On June 27, 2013, the Governor signed the FY2013-14 state budget, which included an agreement between the state and the counties regarding the redirection of health realignment funds to the state. All counties are subject to the agreement, but the agreement varies depending on whether the county is a County Medical Services Program (CMSP) county, a payer/contract county, or a public hospital system county. This summary focuses on aspects of the agreement related to public hospital system counties.

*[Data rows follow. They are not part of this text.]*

File: src/rtl/csd_ctrl.sv
// Controller state machine that sequences one request through the datapath.
module csd_ctrl (
    input  logic           clk,
    input  logic           rst_n,
    input  logic           start,
    output logic           busy,
    output csd_pkg::cmd_t  cmd
);

    csd_pkg::state_t state_reg;
    csd_pkg::state_t state_next;

    // Hold current state
    always_ff @(posedge clk or negedge rst_n)
    begin
        if (!rst_n)
        begin
            state_reg <= csd_pkg::S_IDLE;
        end
        else
        begin
            state_reg <= state_next;
        end
    end

    // Advance through update, match and report
    always_comb
    begin
        state_next = state_reg;
        case (state_reg)
            csd_pkg::S_IDLE:
            begin
                if (start)
                begin
                    state_next = csd_pkg::S_UPDATE;
                end
            end
            csd_pkg::S_UPDATE: state_next = csd_pkg::S_MATCH;
            csd_pkg::S_MATCH:  state_next = csd_pkg::S_REPORT;
            csd_pkg::S_REPORT: state_next = csd_pkg::S_IDLE;
            default:           state_next = csd_pkg::S_IDLE;
        endcase
    end

    // Drive datapath commands
    always_comb
    begin
        cmd  = '0;
        busy = 1'b1;
        case (state_reg)
            csd_pkg::S_IDLE:
            begin
                busy     = 1'b0;
                cmd.load = start;
            end
            csd_pkg::S_UPDATE: cmd.update = 1'b1;
            csd_pkg::S_MATCH:  cmd.match  = 1'b1;
            csd_pkg::S_REPORT: cmd.report = 1'b1;
            default:           busy       = 1'b0;
        endcase
    end

`ifndef SYNTHESIS
    // A transfer in leads to a report after the update and match steps
    a_load_to_report: assert property (@(posedge clk) disable iff (!rst_n)
        cmd.load |-> ##3 cmd.report)
        else $error("report did not follow load");

    // Commands never overlap
    a_cmd_exclusive: assert property (@(posedge clk) disable iff (!rst_n)
        $onehot0({cmd.load, cmd.update, cmd.match, cmd.report}))
        else $error("overlapping datapath commands");

    // Report frees the block on the next cycle
    a_report_frees: assert property (@(posedge clk) disable iff (!rst_n)
        cmd.report |=> !busy)
        else $error("busy held after report");
`endif

endmodule

File: src/rtl/csd_dp.sv
// Datapath: row of byte cells with shift-delete, fill level and match vector.
module csd_dp #(
    parameter int DEPTH = 16
) (
    input  logic           clk,
    input  logic           rst_n,
    input  csd_pkg::cmd_t  cmd,
    input  csd_pkg::req_t  req,
    output csd_pkg::rsp_t  rsp
);

    localparam int LVL_W = $clog2(DEPTH + 1);
    localparam int CMP_W = (LVL_W > 5) ? LVL_W : 5;

    csd_pkg::req_t    req_reg;
    logic [7:0]       entry_reg  [DEPTH];
    logic [7:0]       entry_next [DEPTH];
    logic [LVL_W-1:0] fill_reg;
    logic [LVL_W-1:0] fill_next;
    logic [1:0]       status_reg;
    logic [1:0]       status_next;
    logic [DEPTH-1:0] match_reg;
    logic [DEPTH-1:0] match_next;
    logic [CMP_W-1:0] fill_cmp;
    logic [CMP_W-1:0] pos_cmp;
    logic [CMP_W-1:0] del_idx;
    logic             do_push;
    logic             do_delete;

    // Hold the request for the duration of its processing
    always_ff @(posedge clk)
    begin
        if (cmd.load)
        begin
            req_reg <= req;
        end
    end

    // Decide the step and its status
    always_comb
    begin
        fill_cmp    = CMP_W'(fill_reg);
        pos_cmp     = CMP_W'(req_reg.position);
        del_idx     = fill_cmp - pos_cmp;
        fill_next   = fill_reg;
        status_next = csd_pkg::ST_OK;
        do_push     = 1'b0;
        do_delete   = 1'b0;
        case (req_reg.op)
            csd_pkg::OP_PUSH:
            begin
                if (fill_cmp >= CMP_W'(DEPTH))
                begin
                    status_next = csd_pkg::ST_FULL;
                end
                else
                begin
                    do_push   = 1'b1;
                    fill_next = fill_reg + LVL_W'(1);
                end
            end
            csd_pkg::OP_POP:
            begin
                if (fill_reg == '0)
                begin
                    status_next = csd_pkg::ST_POP_EMPTY;
                end
                else
                begin
                    fill_next = fill_reg - LVL_W'(1);
                end
            end
            csd_pkg::OP_DELETE:
            begin
                if (pos_cmp == '0 || pos_cmp > fill_cmp)
                begin
                    status_next = csd_pkg::ST_BEYOND;
                end
                else
                begin
                    do_delete = 1'b1;
                    fill_next = fill_reg - LVL_W'(1);
                end
            end
            csd_pkg::OP_SEARCH: status_next = csd_pkg::ST_OK;
            default:            status_next = csd_pkg::ST_OK;
        endcase
    end

    // Write the top cell on push, close up cells above the deleted one
    always_comb
    begin
        for (int i = 0; i < DEPTH; i++)
        begin
            entry_next[i] = entry_reg[i];
            if (do_push && fill_reg == LVL_W'(i))
            begin
                entry_next[i] = req_reg.value;
            end
            if (i + 1 < DEPTH)
            begin
                if (do_delete && CMP_W'(i) >= del_idx && CMP_W'(i + 1) < fill_cmp)
                begin
                    entry_next[i] = entry_reg[(i + 1) % DEPTH];
                end
            end
        end
    end

    // Compare every held cell with the searched byte
    always_comb
    begin
        for (int i = 0; i < DEPTH; i++)
        begin
            match_next[i] = (LVL_W'(i) < fill_reg) && (entry_reg[i] == req_reg.value);
        end
    end

    // Update cells on the update step
    always_ff @(posedge clk)
    begin
        if (cmd.update)
        begin
            entry_reg  <= entry_next;
            status_reg <= status_next;
        end
    end

    // Hold fill level
    always_ff @(posedge clk or negedge rst_n)
    begin
        if (!rst_n)
        begin
            fill_reg <= '0;
        end
        else if (cmd.update)
        begin
            fill_reg <= fill_next;
        end
    end

    // Register the match vector on the match step
    always_ff @(posedge clk)
    begin
        if (cmd.match)
        begin
            match_reg <= match_next;
        end
    end

    // Present the result
    assign rsp.found  = |match_reg;
    assign rsp.count  = 5'(fill_reg);
    assign rsp.status = status_reg;

`ifndef SYNTHESIS
    // Fill level never exceeds the depth
    a_fill_bound: assert property (@(posedge clk) disable iff (!rst_n)
        CMP_W'(fill_reg) <= CMP_W'(DEPTH))
        else $error("fill level beyond depth");

    // A rejected push leaves the stack full and reports it
    a_full_reject: assert property (@(posedge clk) disable iff (!rst_n)
        cmd.update && req_reg.op == csd_pkg::OP_PUSH && CMP_W'(fill_reg) == CMP_W'(DEPTH)
        |=> fill_reg == $past(fill_reg) && status_reg == csd_pkg::ST_FULL)
        else $error("push on full changed the stack");

    // Fill level moves only on the update step
    a_fill_stable: assert property (@(posedge clk) disable iff (!rst_n)
        !cmd.update |=> $stable(fill_reg))
        else $error("fill level changed outside update");
`endif

endmodule
==> config.mk <==
export PLATFORM = sky130hd
export DESIGN_NAME = pointer_accel_accumulator
export DESIGN_NICKNAME = d
export VERILOG_FILES = /design/src/rtl/paa_pkg.sv /design/src/rtl/paa_ctrl.sv /design/src/rtl/paa_datapath.sv /design/src/rtl/pointer_accel_accumulator.sv
export SDC_FILE = /design/constraint.sdc
export NUM_CORES = 2
export LEC_CHECK = 0
export ABC_AREA = 1
export BUFFER_PORTS_ARGS = -buffer_cell sky130_fd_sc_hd__buf_2
export CORE_ASPECT_RATIO = 0.6
export CORE_MARGIN = 8
export CORE_UTILIZATION = 35
export CTS_BUF_LIST = sky130_fd_sc_hd__clkbuf_4
export DETAILED_ROUTE_END_ITERATION = 12
export PLACE_DENSITY_LB_ADDON = 0.3
export SYNTH_ARGS = -nofsm -noshare
export SYNTH_HDL_FRONTEND = slang
export SYNTH_SLANG_ARGS = --single-unit
==> constraint.sdc <==
create_clock -name clk -period 14.6 [get_ports clk]
set_input_delay 3.65 -clock clk [delete_from_list [all_inputs] [get_ports clk]]
set_output_delay 3.65 -clock clk [all_outputs]
set_load 0.01 [all_outputs]
===== src/design/lrc_pkg.sv =====
// Shared constants for the line rectangle clipper.
`default_nettype none
package lrc_pkg;
  localparam int COORD_WIDTH   = 16;
  localparam int NUM_ITER      = 4;
  localparam int DIV_STEP_BITS = 4;
  localparam int CFG_IDX_W     = 8;

  localparam logic [3:0] OC_LEFT   = 4'b0001;
  localparam logic [3:0] OC_RIGHT  = 4'b0010;
  localparam logic [3:0] OC_BOTTOM = 4'b0100;
  localparam logic [3:0] OC_TOP    = 4'b1000;

  localparam logic [CFG_IDX_W-1:0] REG_X_MIN = 8'd0;
  localparam logic [CFG_IDX_W-1:0] REG_X_MAX = 8'd1;
  localparam logic [CFG_IDX_W-1:0] REG_Y_MIN = 8'd2;
  localparam logic [CFG_IDX_W-1:0] REG_Y_MAX = 8'd3;

  localparam int X_MIN_RST = 150;
  localparam int X_MAX_RST = 540;
  localparam int Y_MIN_RST = 174;
  localparam int Y_MAX_RST = 449;
endpackage
`default_nettype wire


===== src/design/lrc_iter.sv =====
// One pipelined clip pass: edge select, multiply, radix-16 divide, endpoint update.
`default_nettype none
module lrc_iter import lrc_pkg::*; #(
  parameter int W = COORD_WIDTH
) (
  input  wire logic           clk_i,
  input  wire logic           rst_ni,
  input  wire logic           en_i,
  input  wire logic [4*W-1:0] win_i,
  input  wire logic           valid_i,
  input  wire logic [4*W-1:0] seg_i,
  output logic                valid_o,
  output logic [4*W-1:0]      seg_o
);
  localparam int ND  = (W + DIV_STEP_BITS - 1) / DIV_STEP_BITS;
  localparam int NST = ND + 3;

  typedef struct packed {
    logic signed [W-1:0] x1, y1, x2, y2;
  } seg_t;

  typedef struct packed {
    logic signed [W-1:0] xmin, xmax, ymin, ymax;
  } win_t;

  typedef struct packed {
    seg_t                seg;
    logic                clip, mv1, xedge, neg;
    logic signed [W-1:0] e, a;
    logic [W-1:0]        ma, mb, md, rem, low, q;
  } ctx_t;

  function automatic logic [3:0] oc(logic signed [W-1:0] x, logic signed [W-1:0] y, win_t w);
    logic [3:0] c;
    c = '0;
    if (x < w.xmin) c |= OC_LEFT;
    else if (x > w.xmax) c |= OC_RIGHT;
    if (y < w.ymin) c |= OC_BOTTOM;
    else if (y > w.ymax) c |= OC_TOP;
    return c;
  endfunction

  function automatic logic [W-1:0] mag(logic signed [W:0] v);
    logic signed [W:0] m;
    m = v[W] ? -v : v;
    return m[W-1:0];
  endfunction

  win_t win;
  seg_t sin;
  assign win = win_t'(win_i);
  assign sin = seg_t'(seg_i);

  ctx_t             st_q [NST];
  ctx_t             st_d [NST];
  logic [NST-1:0]   v_q;

  // edge select
  always_comb begin
    logic [3:0] c1, c2, c;
    logic signed [W:0] bd, nd, dd;
    st_d[0] = '0;
    st_d[0].seg = sin;
    c1 = oc(sin.x1, sin.y1, win);
    c2 = oc(sin.x2, sin.y2, win);
    st_d[0].clip = ((c1 & c2) == 4'b0) && ((c1 | c2) != 4'b0);
    st_d[0].mv1 = (c1 != 4'b0);
    c = (c1 != 4'b0) ? c1 : c2;
    if ((c & OC_LEFT) != 4'b0) begin
      st_d[0].xedge = 1'b1;
      st_d[0].e = win.xmin;
    end else if ((c & OC_RIGHT) != 4'b0) begin
      st_d[0].xedge = 1'b1;
      st_d[0].e = win.xmax;
    end else if ((c & OC_BOTTOM) != 4'b0) begin
      st_d[0].xedge = 1'b0;
      st_d[0].e = win.ymin;
    end else begin
      st_d[0].xedge = 1'b0;
      st_d[0].e = win.ymax;
    end
    if (st_d[0].xedge) begin
      st_d[0].a = sin.y1;
      bd = (W+1)'(sin.y2) - (W+1)'(sin.y1);
      nd = (W+1)'(st_d[0].e) - (W+1)'(sin.x1);
      dd = (W+1)'(sin.x2) - (W+1)'(sin.x1);
    end else begin
      st_d[0].a = sin.x1;
      bd = (W+1)'(sin.x2) - (W+1)'(sin.x1);
      nd = (W+1)'(st_d[0].e) - (W+1)'(sin.y1);
      dd = (W+1)'(sin.y2) - (W+1)'(sin.y1);
    end
    st_d[0].neg = bd[W] ^ nd[W] ^ dd[W];
    st_d[0].ma = mag(bd);
    st_d[0].mb = mag(nd);
    st_d[0].md = mag(dd);
  end

  // multiply
  always_comb begin
    logic [2*W-1:0] p;
    st_d[1] = st_q[0];
    p = st_q[0].ma * st_q[0].mb;
    st_d[1].rem = p[2*W-1:W];
    st_d[1].low = p[W-1:0];
    st_d[1].q = '0;
  end

  // divide, DIV_STEP_BITS quotient bits per stage
  for (genvar k = 0; k < ND; k++) begin : g_div
    always_comb begin
      logic [W:0] r;
      st_d[k+2] = st_q[k+1];
      for (int j = 0; j < DIV_STEP_BITS; j++) begin
        if (k * DIV_STEP_BITS + j < W) begin
          r = {st_d[k+2].rem, st_d[k+2].low[W-1]};
          st_d[k+2].low = st_d[k+2].low << 1;
          if (r >= {1'b0, st_d[k+2].md}) begin
            r = r - {1'b0, st_d[k+2].md};
            st_d[k+2].q = {st_d[k+2].q[W-2:0], 1'b1};
          end else begin
            st_d[k+2].q = {st_d[k+2].q[W-2:0], 1'b0};
          end
          st_d[k+2].rem = r[W-1:0];
        end
      end
    end
  end

  // endpoint update
  always_comb begin
    logic signed [W:0] qs, res;
    ctx_t s;
    s = st_q[NST-2];
    st_d[NST-1] = s;
    qs = s.neg ? -$signed({1'b0, s.q}) : $signed({1'b0, s.q});
    res = (W+1)'(s.a) + qs;
    if (s.clip) begin
      if (s.mv1) begin
        st_d[NST-1].seg.x1 = s.xedge ? s.e : res[W-1:0];
        st_d[NST-1].seg.y1 = s.xedge ? res[W-1:0] : s.e;
      end else begin
        st_d[NST-1].seg.x2 = s.xedge ? s.e : res[W-1:0];
        st_d[NST-1].seg.y2 = s.xedge ? res[W-1:0] : s.e;
      end
    end
  end

  always_ff @(posedge clk_i or negedge rst_ni) begin
    if (!rst_ni) begin
      v_q <= '0;
    end else if (en_i) begin
      v_q <= {v_q[NST-2:0], valid_i};
    end
  end

  always_ff @(posedge clk_i) begin
    if (en_i) begin
      for (int i = 0; i < NST; i++) st_q[i] <= st_d[i];
    end
  end

  assign valid_o = v_q[NST-1];
  assign seg_o   = st_q[NST-1].seg;
endmodule
`default_nettype wire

Passage of the realignment agreement was critical to the successful expansion of the Medi-Cal program to low-income adults in California, as permitted by the Affordable Care Act (ACA). Under the rationale that counties will see their obligations to the uninsured reduced as people gain coverage through Medi-Cal or Covered California, the Governor made the Medi-Cal expansion conditional on returning to the state a portion of the funds historically used to support care to the uninsured. Pre-determining the exact impact of reform was extremely difficult, and it was therefore essential that the final legislation permit counties to base the amount of realignment to be redirected on actual experience, using a formula agreed upon between the state and counties.
Based on that agreement, there is an annual process that public health care systems go through to estimates the amount of redirection that will occur. Preliminary estimates are included in the state budget for the upcoming year, with interim amounts withheld through the year, and then the counties and the state settle up after the fact based on actual experience. CAPH works closely with DHCS and the state to ensure the accuracy of the calculations each year.